Beside, they are made useful and profitable. The Lord Jesus Christ, by consecrating our sufferings as our way of following him, hath quite altered their nature and tendency, he hath made them good, useful, and profitable. He hath thereby cut them off from their old stock of wrath and the curse, and planted them on that of love and good-will. He hath taken them off from the covenant of works, and translated them into that of grace. He hath turned their course from death towards life and immortality; mixing his grace, love, and wisdom, with these bitter waters, he hath made them sweet and wholesome. And if we would benefit by them, we must always have regard to this consecration of them.

He hath also made them safe. Never did a believer perish by afflictions or persecutions, never was real gold or silver consumed or lost in this furnace. Hypocrites, indeed, and false professors, the fearful and unbelieving, are discovered by them, and stripped of their hopes: but they that are disciples indeed, are never safer than in this way, and that because it is consecrated for them. Sometimes, it may be, through

their unbelief, and want of heeding the captain of their salvation, they are wounded and cast down by them for a season, but they are still in the way. Nay, is it not only absolutely a safe way, but comparatively more safe than the way of prosperity.

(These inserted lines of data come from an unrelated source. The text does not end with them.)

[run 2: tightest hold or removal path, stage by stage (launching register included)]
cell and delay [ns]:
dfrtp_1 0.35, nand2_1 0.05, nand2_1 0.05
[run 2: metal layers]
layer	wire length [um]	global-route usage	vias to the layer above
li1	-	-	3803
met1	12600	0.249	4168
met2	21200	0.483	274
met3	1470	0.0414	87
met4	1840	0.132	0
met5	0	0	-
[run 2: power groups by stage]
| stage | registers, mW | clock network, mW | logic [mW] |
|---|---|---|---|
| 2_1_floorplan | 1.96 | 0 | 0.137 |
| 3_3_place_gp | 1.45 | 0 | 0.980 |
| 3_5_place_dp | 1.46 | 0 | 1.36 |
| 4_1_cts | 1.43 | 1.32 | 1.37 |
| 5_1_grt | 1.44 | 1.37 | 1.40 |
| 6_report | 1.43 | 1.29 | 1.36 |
===== config.mk =====
export PLATFORM = sky130hd
export DESIGN_NAME = multicycle_processor_flat
export DESIGN_NICKNAME = d
export VERILOG_FILES = /design/src/rtl/multicycle_processor_if.sv /design/src/rtl/multicycle_processor.sv /design/src/flat_wrapper.sv
export SDC_FILE = /design/constraint.sdc
export NUM_CORES = 2
export LEC_CHECK = 0
export ABC_AREA = 1
export CELL_PAD_IN_SITES_DETAIL_PLACEMENT = 0
export CELL_PAD_IN_SITES_GLOBAL_PLACEMENT = 1
export CORE_MARGIN = 4
export CORE_UTILIZATION = 40
export DETAILED_ROUTE_END_ITERATION = 8
export PLACE_DENSITY_LB_ADDON = 0.08
export SYNTH_ARGS = -nofsm -noshare
export SYNTH_HDL_FRONTEND = slang
export SYNTH_SLANG_ARGS = --single-unit

===== constraint.sdc =====
create_clock -name clk -period 4.56 [get_ports clk]
set_clock_uncertainty 0.1 [all_clocks]
set_input_delay 1.14 -clock clk [delete_from_list [all_inputs] [get_ports clk]]
set_output_delay 1.14 -clock clk [all_outputs]
set_load 0.05 [all_outputs]

===== src/rtl/multicycle_processor_if.sv =====
// Shared memory port of the multicycle core: one request at a time, completed by memReady.
interface multicycle_processor_if #(
  parameter int OPERAND_LENGTH = 31
);
  logic [OPERAND_LENGTH:0] readDataMem;
  logic                    memReady;
  logic [OPERAND_LENGTH:0] memAddress;
  logic [OPERAND_LENGTH:0] writeDataMem;
  logic                    memRead;
  logic                    memWrite;

  modport master (
    input  readDataMem, memReady,
    output memAddress, writeDataMem, memRead, memWrite
  );

  modport slave (
    output readDataMem, memReady,
    input  memAddress, writeDataMem, memRead, memWrite
  );
endinterface


===== src/rtl/multicycle_processor.sv =====
// Multicycle RV32I-subset core (R, I-ALU, lw, sw, beq/bne) sequenced over one shared memory port.
// Optional PERF_COUNTERS_EN adds cycleCount / instRetired outputs.
module multicycle_processor #(
  parameter int                    OPERAND_LENGTH = 31,
  parameter logic [OPERAND_LENGTH:0] RESET_PC     = '0
) (
  input  logic                    clk,
  input  logic                    rst,
  multicycle_processor_if.master  bus,
  output logic [OPERAND_LENGTH:0] pcOut,
  output logic                    halted,
  output logic [15:0]             leds
`ifdef PERF_COUNTERS_EN
  ,
  output logic [OPERAND_LENGTH:0] cycleCount,
  output logic [OPERAND_LENGTH:0] instRetired
`endif
);
  localparam int W   = OPERAND_LENGTH + 1;
  localparam int SHW = $clog2(W);

  localparam logic [6:0] OP_R  = 7'b0110011;
  localparam logic [6:0] OP_I  = 7'b0010011;
  localparam logic [6:0] OP_LW = 7'b0000011;
  localparam logic [6:0] OP_SW = 7'b0100011;
  localparam logic [6:0] OP_BR = 7'b1100011;

  typedef enum logic [2:0] {
    S_FETCH   = 3'd0,
    S_DECODE  = 3'd1,
    S_EXECUTE = 3'd2,
    S_MEM     = 3'd3,
    S_WB      = 3'd4,
    S_HALT    = 3'd5
  } state_t;

  typedef enum logic [3:0] {
    ALU_ADD, ALU_SUB, ALU_SLL, ALU_SLT, ALU_SLTU,
    ALU_XOR, ALU_SRL, ALU_SRA, ALU_OR, ALU_AND
  } alu_op_t;

  state_t           r_state, w_state_nxt;
  logic [W-1:0]     r_pc, r_ir, r_a, r_b, r_imm, r_aluout, r_mdr;
  logic [W-1:0]     r_regs [32];
  logic             r_memRead, r_memWrite;
  logic             w_memRead_nxt, w_memWrite_nxt, w_retire;

  // Instruction fields
  logic [6:0]       w_opcode;
  logic [4:0]       w_rd, w_rs1, w_rs2;
  logic [2:0]       w_f3;
  logic             w_f7b5;
  logic             w_is_r, w_is_i, w_is_lw, w_is_sw, w_is_br, w_supported;

  assign w_opcode = r_ir[6:0];
  assign w_rd     = r_ir[11:7];
  assign w_f3     = r_ir[14:12];
  assign w_rs1    = r_ir[19:15];
  assign w_rs2    = r_ir[24:20];
  assign w_f7b5   = r_ir[30];

  assign w_is_r      = (w_opcode == OP_R);
  assign w_is_i      = (w_opcode == OP_I);
  assign w_is_lw     = (w_opcode == OP_LW);
  assign w_is_sw     = (w_opcode == OP_SW);
  assign w_is_br     = (w_opcode == OP_BR);
  assign w_supported = w_is_r | w_is_i | w_is_lw | w_is_sw | w_is_br;

  // Immediate generator
  logic [W-1:0] w_imm;
  always_comb begin
    w_imm = '0;
    if (w_is_i || w_is_lw)
      w_imm = {{(W-12){r_ir[31]}}, r_ir[31:20]};
    else if (w_is_sw)
      w_imm = {{(W-12){r_ir[31]}}, r_ir[31:25], r_ir[11:7]};
    else if (w_is_br)
      w_imm = {{(W-13){r_ir[31]}}, r_ir[31], r_ir[7], r_ir[30:25], r_ir[11:8], 1'b0};
  end

  // ALU control: funct7[5] selects sub only for R-type, sra for both shift forms
  alu_op_t w_alu_op;
  always_comb begin
    w_alu_op = ALU_ADD;
    if (w_is_r || w_is_i) begin
      case (w_f3)
        3'b000:  w_alu_op = (w_is_r && w_f7b5) ? ALU_SUB : ALU_ADD;
        3'b001:  w_alu_op = ALU_SLL;
        3'b010:  w_alu_op = ALU_SLT;
        3'b011:  w_alu_op = ALU_SLTU;
        3'b100:  w_alu_op = ALU_XOR;
        3'b101:  w_alu_op = w_f7b5 ? ALU_SRA : ALU_SRL;
        3'b110:  w_alu_op = ALU_OR;
        default: w_alu_op = ALU_AND;
      endcase
    end else if (w_is_br) begin
      w_alu_op = ALU_SUB;
    end
  end

  // ALU
  logic [W-1:0]   w_alu_b, w_alu_res;
  logic [SHW-1:0] w_shamt;
  logic           w_zero, w_alusrc, w_taken;

  assign w_alusrc = ~(w_is_r | w_is_br);
  assign w_alu_b  = w_alusrc ? r_imm : r_b;
  assign w_shamt  = w_alu_b[SHW-1:0];

  always_comb begin
    w_alu_res = '0;
    case (w_alu_op)
      ALU_ADD:  w_alu_res = r_a + w_alu_b;
      ALU_SUB:  w_alu_res = r_a - w_alu_b;
      ALU_SLL:  w_alu_res = r_a << w_shamt;
      ALU_SLT:  w_alu_res = {{(W-1){1'b0}}, ($signed(r_a) < $signed(w_alu_b))};
      ALU_SLTU: w_alu_res = {{(W-1){1'b0}}, (r_a < w_alu_b)};
      ALU_XOR:  w_alu_res = r_a ^ w_alu_b;
      ALU_SRL:  w_alu_res = r_a >> w_shamt;
      ALU_SRA:  w_alu_res = $signed(r_a) >>> w_shamt;
      ALU_OR:   w_alu_res = r_a | w_alu_b;
      ALU_AND:  w_alu_res = r_a & w_alu_b;
      default:  w_alu_res = '0;
    endcase
  end

  assign w_zero  = (w_alu_res == '0);
  assign w_taken = w_f3[0] ? ~w_zero : w_zero;

  // memReady only counts while a request is actually outstanding
  logic w_mem_acc;
  assign w_mem_acc = (r_memRead | r_memWrite) & bus.memReady;

  // FSM state register
  always_ff @(posedge clk) begin
    if (rst) r_state <= S_FETCH;
    else     r_state <= w_state_nxt;
  end

  // Next state; request strobes are computed one cycle ahead so they leave a flop
  always_comb begin
    w_state_nxt    = r_state;
    w_memRead_nxt  = 1'b0;
    w_memWrite_nxt = 1'b0;
    w_retire       = 1'b0;
    case (r_state)
      S_FETCH: begin
        if (w_mem_acc) w_state_nxt   = S_DECODE;
        else           w_memRead_nxt = 1'b1;
      end
      S_DECODE: begin
        w_state_nxt = w_supported ? S_EXECUTE : S_HALT;
      end
      S_EXECUTE: begin
        if (w_is_br) begin
          w_state_nxt   = S_FETCH;
          w_memRead_nxt = 1'b1;
          w_retire      = 1'b1;
        end else if (w_is_lw) begin
          w_state_nxt   = S_MEM;
          w_memRead_nxt = 1'b1;
        end else if (w_is_sw) begin
          w_state_nxt    = S_MEM;
          w_memWrite_nxt = 1'b1;
        end else begin
          w_state_nxt = S_WB;
        end
      end
      S_MEM: begin
        if (w_is_lw) begin
          if (w_mem_acc) w_state_nxt   = S_WB;
          else           w_memRead_nxt = 1'b1;
        end else begin
          if (w_mem_acc) begin
            w_state_nxt   = S_FETCH;
            w_memRead_nxt = 1'b1;
            w_retire      = 1'b1;
          end else begin
            w_memWrite_nxt = 1'b1;
          end
        end
      end
      S_WB: begin
        w_state_nxt   = S_FETCH;
        w_memRead_nxt = 1'b1;
        w_retire      = 1'b1;
      end
      default: w_state_nxt = S_HALT;
    endcase
  end

  // Datapath registers and register file
  always_ff @(posedge clk) begin
    if (rst) begin
      r_pc       <= RESET_PC;
      r_ir       <= '0;
      r_a        <= '0;
      r_b        <= '0;
      r_imm      <= '0;
      r_aluout   <= '0;
      r_mdr      <= '0;
      r_memRead  <= 1'b0;
      r_memWrite <= 1'b0;
      for (int i = 0; i < 32; i++) r_regs[i] <= '0;
    end else begin
      r_memRead  <= w_memRead_nxt;
      r_memWrite <= w_memWrite_nxt;
      case (r_state)
        S_FETCH: if (w_mem_acc) r_ir <= bus.readDataMem;
        S_DECODE: begin
          r_a   <= r_regs[w_rs1];
          r_b   <= r_regs[w_rs2];
          r_imm <= w_imm;
        end
        S_EXECUTE: begin
          r_aluout <= w_alu_res;
          if (w_is_br) r_pc <= w_taken ? r_pc + r_imm : r_pc + W'(4);
        end
        S_MEM: begin
          if (w_mem_acc && w_is_lw) r_mdr <= bus.readDataMem;
          if (w_mem_acc && w_is_sw) r_pc  <= r_pc + W'(4);
        end
        S_WB: begin
          if (w_rd != 5'd0) r_regs[w_rd] <= w_is_lw ? r_mdr : r_aluout;
          r_pc <= r_pc + W'(4);
        end
        default: ;
      endcase
    end
  end

  assign bus.memRead      = r_memRead;
  assign bus.memWrite     = r_memWrite;
  assign bus.memAddress   = (r_state == S_FETCH && r_memRead) ? r_pc :
                            (r_state == S_MEM && (r_memRead | r_memWrite)) ? r_aluout : '0;
  assign bus.writeDataMem = r_memWrite ? r_b : '0;

  assign pcOut  = r_pc;
  assign halted = (r_state == S_HALT);
  assign leds   = {12'd0, halted, r_state};

`ifdef PERF_COUNTERS_EN
  logic [W-1:0] r_cycleCount, r_instRetired;
  always_ff @(posedge clk) begin
    if (rst) begin
      r_cycleCount  <= '0;
      r_instRetired <= '0;
    end else begin
      r_cycleCount <= r_cycleCount + W'(1);
      if (w_retire) r_instRetired <= r_instRetired + W'(1);
    end
  end
  assign cycleCount  = r_cycleCount;
  assign instRetired = r_instRetired;
`endif
endmodule


===== src/flat_wrapper.sv =====
// flat-port wrapper written by rule: the top's interface ports become plain ports
module multicycle_processor_flat 
#(
  parameter int                    OPERAND_LENGTH = 31,
  parameter logic [OPERAND_LENGTH:0] RESET_PC     = '0
)
  (clk, rst, pcOut, halted, leds, bus_readDataMem, bus_memReady, bus_memAddress, bus_writeDataMem, bus_memRead, bus_memWrite);
  multicycle_processor_if #(.OPERAND_LENGTH(OPERAND_LENGTH)) bus_i ();
  input  logic clk;
  input  logic rst;
  output logic [OPERAND_LENGTH:0] pcOut;
  output logic halted;
  output logic [15:0] leds;
  input wire logic [$bits(bus_i.readDataMem)-1:0] bus_readDataMem;
  input wire logic [$bits(bus_i.memReady)-1:0] bus_memReady;
  output wire logic [$bits(bus_i.memAddress)-1:0] bus_memAddress;
  output wire logic [$bits(bus_i.writeDataMem)-1:0] bus_writeDataMem;
  output wire logic [$bits(bus_i.memRead)-1:0] bus_memRead;
  output wire logic [$bits(bus_i.memWrite)-1:0] bus_memWrite;
  assign bus_i.readDataMem = bus_readDataMem;
  assign bus_i.memReady = bus_memReady;
  assign bus_memAddress = bus_i.memAddress;
  assign bus_writeDataMem = bus_i.writeDataMem;
  assign bus_memRead = bus_i.memRead;
  assign bus_memWrite = bus_i.memWrite;
  multicycle_processor #(.OPERAND_LENGTH(OPERAND_LENGTH), .RESET_PC(RESET_PC)) u_core (.clk(clk), .rst(rst), .bus(bus_i), .pcOut(pcOut), .halted(halted), .leds(leds));
endmodule

### Yosys cells after proc, flatten, opt, wreduce, memory -nomap -nowiden

Memory sizes are Yosys's and may differ from the RTL's. A register that Yosys moved wholly into a read port is not among the register bits.
Index checks and enable logic that the tools add are counted.

| cells by class | value |
|---|---|
| add/sub/neg operators | 4 |
| multipliers | 0 |
| divide/modulo/power cells | 0 |
| $lt $le $gt $ge | 2 |
| eq/ne operators | 29 |
| shifts and indexed selects | 3 |
| muxes and demuxes | 48 |
| bitwise gates (word level) | 11 |
| reduce and logical (&&, ||, !) cells | 18 |

Operators with widths:

| kind | count |
|---|---|
| 32-bit two-way mux | 12 |
| 32-bit one-hot mux with 10 select lines | 1 |
| 32-bit one-hot mux with 3 select lines | 1 |
| 32-bit adder | 2 |
| 32-bit less-than comparator | 2 |
| 32-bit by 3-bit adder with 32-bit output (second input constant) | 1 |
| 32-bit bitwise AND | 1 |
| 32-bit zero test | 1 |
| 32-bit bitwise OR | 1 |
| 32-bit OR reduction | 1 |
| 32-bit by 5-bit << shifter with 32-bit output | 1 |
| 32-bit by 5-bit >> shifter with 32-bit output | 1 |
| 32-bit by 5-bit >>> shifter with 32-bit output | 1 |
| 32-bit subtractor | 1 |
| 32-bit bitwise XOR | 1 |
| 4-bit one-hot mux with 7 select lines | 1 |
| 3-bit two-way mux | 8 |
| 1-bit two-way mux | 20 |
| 4-bit by 3-bit == test with 1-bit output (second input constant) | 4 |
| 3-bit == test (second input constant) | 5 |
| 3-bit one-hot mux with 5 select lines | 1 |
| 7-bit by 6-bit == test with 1-bit output (second input constant) | 2 |
| 3-bit by 2-bit == test with 1-bit output (second input constant) | 4 |
| 4-bit by 2-bit == test with 1-bit output (second input constant) | 2 |
| 22 further kinds | 40 |

| word-level totals | value |
|---|---|
| register bits after elaboration | 165 |
| bits in latches | 0 |
| memory bits (writable) | 1,024 |
| memory bits (read-only) | 0 |
| bits of input ports | 35 |
| word-level logic and storage cells | 124 |
| memories | 1 |

Memories:

| memory | words | width | read ports | clocked after memory_dff | wr ports | RTL line | text |
|---|---|---|---|---|---|---|---|
| u_core.r_regs | 32 | 32 | 2 | 2 | 32 | multicycle_processor.sv:44 | `logic [W-1:0] r_regs [32];` |

### Depth between registers and ports, before layout

| logic depth | value |
|---|---|
| depth after elaboration | 13 |
| depth in mapped cells | 39 |
| depth with buffers taken out | 36 |

### Worst setup path before layout

Ideal clock, no wire load.

| path | value |
|---|---|
| path type | reg2reg |
| from | register u_core.r_ir[1] |
| to | register u_core.r_pc[10] (netlist: u_core.pcOut[10]) |
| library setup time | 109 ps |
| arrival time | 4,273 ps |
| data required time | 4,351 ps |
| path slack | 78 ps |
| cell stages (with the launch flop) | 37 |
| period minus slack after synthesis | 4,482 ps |
| path through | dfxtp_1 -> nand2_1 -> nor2_4 -> nand2_4 -> nand2_4 -> nand2_1 -> nand2_1 -> buf_4 -> buf_6 -> ha_1 -> inv_1 -> fa_1 -> inv_1 -> nand2_1 -> a21oi_1 -> a21boi_0 -> o21ai_0 -> nand2_1 -> nand2_1 -> nand2_1 -> nand2_1 -> nand2_1 -> a21oi_1 -> nor2_1 -> nor2_1 -> nand2_1 -> nor2_1 -> nand2_1 -> nor2_2 -> nand3_2 -> nand2_4 -> nand3_4 -> buf_2 -> o21ai_1 -> nand3_1 -> nand2_1 -> inv_1 |

| on the way | value |
|---|---|
| longest elaborated chain between the ends | 13 |

RTL lines:

| what | RTL line | text |
|---|---|---|
| start, declared | multicycle_processor.sv:43 | `logic [W-1:0] r_pc, r_ir, r_a, r_b, r_imm, r_aluout, r_mdr;` |
| start signal, assigned | multicycle_processor.sv:209 | `S_FETCH: if (w_mem_acc) r_ir <= bus.readDataMem;` |
| parallel branches: the longest is 13 deep, another holds 32-bit subtractor | - |  |
| end signal, assigned | multicycle_processor.sv:217 | `if (w_is_br) r_pc <= w_taken ? r_pc + r_imm : r_pc + W'(4);` |
| end signal, assigned | multicycle_processor.sv:221 | `if (w_mem_acc && w_is_sw) r_pc <= r_pc + W'(4);` |
| end signal, assigned | multicycle_processor.sv:225 | `r_pc <= r_pc + W'(4);` |
| end, declared | multicycle_processor.sv:43 |  |

Several ways; the timed one is not identified. The select of a mux whose other input is x is not followed.
A chain may end at the register's enable or synchronous reset.

### Worst setup path in the final report

| path | value |
|---|---|
| from | register u_core.r_ir[2] |
| to | register u_core.r_pc[8] (netlist: u_core.pcOut[8]) |

Same word-level chain as after synthesis.

==> impl_metrics.yaml <==
die:
  start_util: 0.402
  dieArea_mm2: 0.191
  die_w_um: 437
  fp.dieH_um: 437
  rows: 157
  coreArea_mm2: 0.183
  ios: 150
logic_synthesis:
  syn_inst: 9579
  yosysSeqAreaShare: 0.475
  post-synth-top-area-fraction: 0.418
  syn_area_mm2: 0.0735
  synth_top_area_cell: "edfxtp_1"
  synth_warnings: 0
  ys_ff_latch: 1234
  synthTopCellsByArea: "edfxtp_1, nor2_1, o21ai_0"
  synthArstFlopShare: 0
  avgSynthCellArea_um2: 7.67
  yosysUniqueCellTypes: 55
  synth_edf_count: 1024
  ys.flop_type: "edfxtp_1"
clock_tree:
  clk_root_buffer_cell: "clkbuf_16"
  cts_buffers: 148
  clock_insertion_delay_worst_skew_ns: 0.84
  clk_path_buf_depth: 3
  clk_pin_slew_ns: 0.06
  clkSinkCount: 1234
  ctsHoldBuffers: 0
  cts_tree: "yes"
  htreeDepth: 4
job:
  drv_cap: 0
critical_path:
  crit_buf_inv: 8
  critPathRequiredTime_ns: 5.16
  cp_slowest_cell: "dfxtp_2"
  path_common_cell: "nand2_1"
  cp_slowest_stage_delay_ns: 0.31
  setup.worst_path.class: "flop to flop"
  critPathArrivalTime_ns: 5.46
  path_max_fanout: 11
  worstSetupEndpointType: "flop"
  start_kind: "flop"
  critical-path-top-delay-family: "simple AND/OR/NAND/NOR gates"
cells_and_area:
  post-route-util: 0.484
  finalNetCount: 10085
  multi_input_area_mm2: 0.0352
  final_area_mm2: 0.0886
  fill_cells: 17841
  area_growth_pct: 20.5
  register_area_mm2: 0.0350
  drive_gt1_frac: 0.144
routing:
  first_pass_iters: 7
  drcViolationCount: 0
  post_drt_via_cell_ratio: 6.18
  routed-via-count: 77312
  drt_iter0_drc: 11016
  drtAntennaViolNets: 0
  wl_mm: 376
  avgRoutedWirePerCell_um: 30.0
sta:
  period_minus_slack_ns: 4.86
  finalCritPeriodShare: 1.07
  drv_slew: 0
  max_freq_mhz: 206
  final_hold_viol_count: 0
  worst_pin_slew_ns: 1.13
  setup_viol: 32
  slew_headroom: 0.239
  setup_slack_ns: -0.301
  rsz0062_at_grt: "yes"
outcome:
  status: "finished with violations"
  violations: "setup timing"
pwr:
  p_leak_nw: 34.2
  power_density_mw_per_mm2: 386
  power_mw: 34.2
  ir_worst_vdd_mv: 0.353
global_routing:
  grt_max_degree: 138
  grt_use_total: 0.377
  grt_pass1_wl_mm: 523
  grt.overflow.total: 0
  grt_pass1_vias: 71498
  antenna_found_initial: 22
min_path:
  holdCritPathClass: "flop to flop"
place:
  gp_congestion: 0.973
  placement.io_buffers: 137
  dpl-instance-area_mm2: 0.0823
  hpwlAfterDp_mm: 245
  dp_slack_ns: -0.631
-- layer usage --
metal  up-vias  share of wire  global-route usage
met5         -        0.00018             0.00101
met4        10          0.058               0.188
met3       955           0.12              0.0932
met2      5043           0.43               0.562
met1     37594           0.40               0.511
li1      33710              -                   -
-- synth_stat cells (4+ instances only) --
master    instances
buf_2            33
clkbuf_1        729
buf_1            38
o21a_1            9
dfxtp_1         210
nor3_1           41
nand3_1         493
xor2_1           43
nand4_1          28
nand2_1         932
buf_4            17
ha_1            127
a31oi_1          18
o22ai_1         570
nand2_2           7
nand2_4           4
edfxtp_1       1024
o221ai_1         65
clkinv_1          6
a221oi_1          4
or2_2             8
buf_6             6
nand3b_1          4
o21ai_1          18
o21ai_0        1611
nor2_1         2590
inv_1           451
a21o_1            5
nor2_2            6
a21boi_0          7
a211oi_1         18
xnor2_1          11
a21oi_1         337
o311ai_0          6
o32ai_1          28
inv_2            17
o211ai_1         29
-- worst min-delay path: stages (launching register included) --
cell and delay, ns:
dfxtp_1 0.30, inv_1 0.06, a21oi_1 0.05
-- through the flow --
step	TNS, ns	std cells	hold slack (ns)
after floorplan	0	9622	0.323
after global placement	-18.84	12191	0.339
after detailed placement	-18.64	12191	0.344
after CTS	-9.11	12470	0.354
after global routing	-15.35	12501	0.368
final	-8.27	12510	0.354
-- registers in the layout, summed over array words and instances, names as in the netlist --
name                 flops
u_core.r_a              32
u_core.r_mdr            32
u_core.r_state           3
u_core.r_ir             32
u_core.r_aluout         32
u_core.bus.memRead       1
u_core.r_regs         1024
u_core.bus.memWrite      1
u_core.r_b              32
u_core.r_imm            13
u_core.pcOut            32
-- layout by cell type (no fill, tap or decap), types with 17 or more instances in the layout --
cell / Yosys / final
a21oi_1: 337 / 306
a21oi_2: 0 / 27
a31oi_1: 18 / 17
buf_12: 0 / 91
buf_4: 17 / 754
clkbuf_1: 729 / 34
clkbuf_16: 0 / 154
clkdlybuf4s50_1: 0 / 107
clkinv_1: 6 / 34
clkinv_2: 0 / 19
conb_1: 1 / 44
dfxtp_1: 210 / 194
edfxtp_1: 1024 / 1024
ha_1: 127 / 106
ha_4: 0 / 18
inv_1: 451 / 431
inv_2: 17 / 30
nand2_1: 932 / 829
nand2_2: 7 / 100
nand3_1: 493 / 481
nand4_1: 28 / 28
nor2_1: 2590 / 2551
nor2_2: 6 / 34
nor3_1: 41 / 36
o211ai_1: 29 / 29
o21ai_0: 1611 / 1526
o21ai_1: 18 / 40
o21ai_2: 1 / 46
o21ai_4: 0 / 18
o221ai_1: 65 / 65
o22ai_1: 570 / 568
o32ai_1: 28 / 26
xor2_1: 43 / 41
-- cell type report --
type                    count  share of cell area
multi-input cells        7093               0.397
diodes                     10            0.000283
well taps                2464              0.0348
inverters                 475              0.0207
flip-flops and latches   1234               0.395
clock buffers             194              0.0455
clock inverters            71             0.00709
repair buffers            969              0.0992
-- worst paths after layout --
| check | start | to | slack (ns) | depth (start not counted) |
|---|---|---|---|---|
| worst max register to register | u_core.r_ir[2] | u_core.pcOut[8] | -0.30 | 35 |
| worst min-delay path | u_core.r_mdr[21] | u_core.r_mdr[21] | 0.35 | 2 |
| worst max-delay path | u_core.r_ir[2] | u_core.pcOut[8] | -0.30 | 35 |
| worst min register to register | u_core.r_mdr[21] | u_core.r_mdr[21] | 0.35 | 2 |
-- what timing repair did --
item	4_1_cts	5_1_grt
cloned	4	3
resized for setup	100	222
pin swaps	36	70
setup buffers	10	31
endpoints found under the setup margin	32	35
-- where the power goes --
group          switching, mW  total, mW  internal (mW)
logic                   6.43       9.44           3.01
registers              0.414       13.0           12.6
clock network           5.07       11.7           6.68
total                   11.9       34.2           22.3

$25. Obs. 3. Such is the desert of sin, and such is the immutability of Divine justice, that there was no way possible to bring sinners unto glory, but by the death and sufferings of the Son of God, who undertook to be the captain of their salvation. It would have been "unbecoming" God, the supreme governor of all the world, to have passed by the desert of sin without this satisfaction. That the Son of God who "did no sin," in whom the Father was always well pleased on account of his obedience, should suffer and die, and that under the sentence and curse of the law, is a great and astonishing mystery; all the saints of God admire it, and the angels desire to look into it. What demonstration of the glory of justice can arise from punishing an innocent person, who might have been spared, and yet all the ends of his being so punished to have been otherwise answered? And to say that one drop of Christ's blood was sufficient to redeem the world, is derogatory to the goodness, wisdom, and righteousness of God, in causing not only the whole to be shed, but also his soul to be made an offering for sin, which was altogether needless, if that were true. The truth is, God by a mere free act of his love and grace designed the Lord Jesus Christ to be the way and means for the saving of sinners; while he might, without the least impeachment of the glory of any of his essential properties, have suffered all mankind to have perished under that penalty they had justly incurred, But on supposition of any being redeemed, the justice of God required, that he should lay on the Redeemer

the punishment due to those whose cause he had espoused. It became the nature of God, or the essential properties of his nature indispensably required, that sin should be punished with death in the sinner, or in his surety; and, therefore, if he would bring any sons to glory, the captain of their salvation must undergo sufferings and death to make satisfaction for them. God punisheth sin suitably to the principle of his nature, so that he cannot do otherwise; yet so, as that for the manner, measure, and season, they depend on the constitution of his wisdom and righteousness, assigning a "meet recompense of reward" to every transgression. God cannot at all be to sin and sinners as a devoring fire unless it be in the principle of his nature indispensably to take vengeance on them. In that proclamation of his name, wherein he declared many blessed eternal properties of his nature, he adds this among the rest; that "he will by no means clear the guilty," Exod. xxxiv, 7. This his nature, his eternal holiness, requireth that the guilty be by no means cleared. So Joshua instructs the people in the nature of this holiness of God; chap. xxix, 19, "Ye cannot serve the Lord, for he is an holy God; he is a jealous God; he will not forgive your transgressions, nor your sins." That is, if you continue in your sins, if there be not a way to free you from them, it is in vain for you to have any thing to do with this God; for he is holy and jealous, and will therefore certainly destroy you for your iniquities. Now if such be the nature of God, that with respect thereunto he cannot but punish sin in whomsoever it be found; then the suffering of every sinner, in his own person, or by his surety, doth not depend on a mere free voluntary constitution, nor is resolved merely into the veracity of God, in his commination or threatening, but is antecedently neces

nature of God And thus the ne

sary; unless we would have the changed, that sinners may be freed. cessity of the suffering and satisfaction of Christ, if sinners be brought to glory, is resolved into the holiness and nature of God; he being such a God as he is, it could not be otherwise. The same truth is manifest from other considerations.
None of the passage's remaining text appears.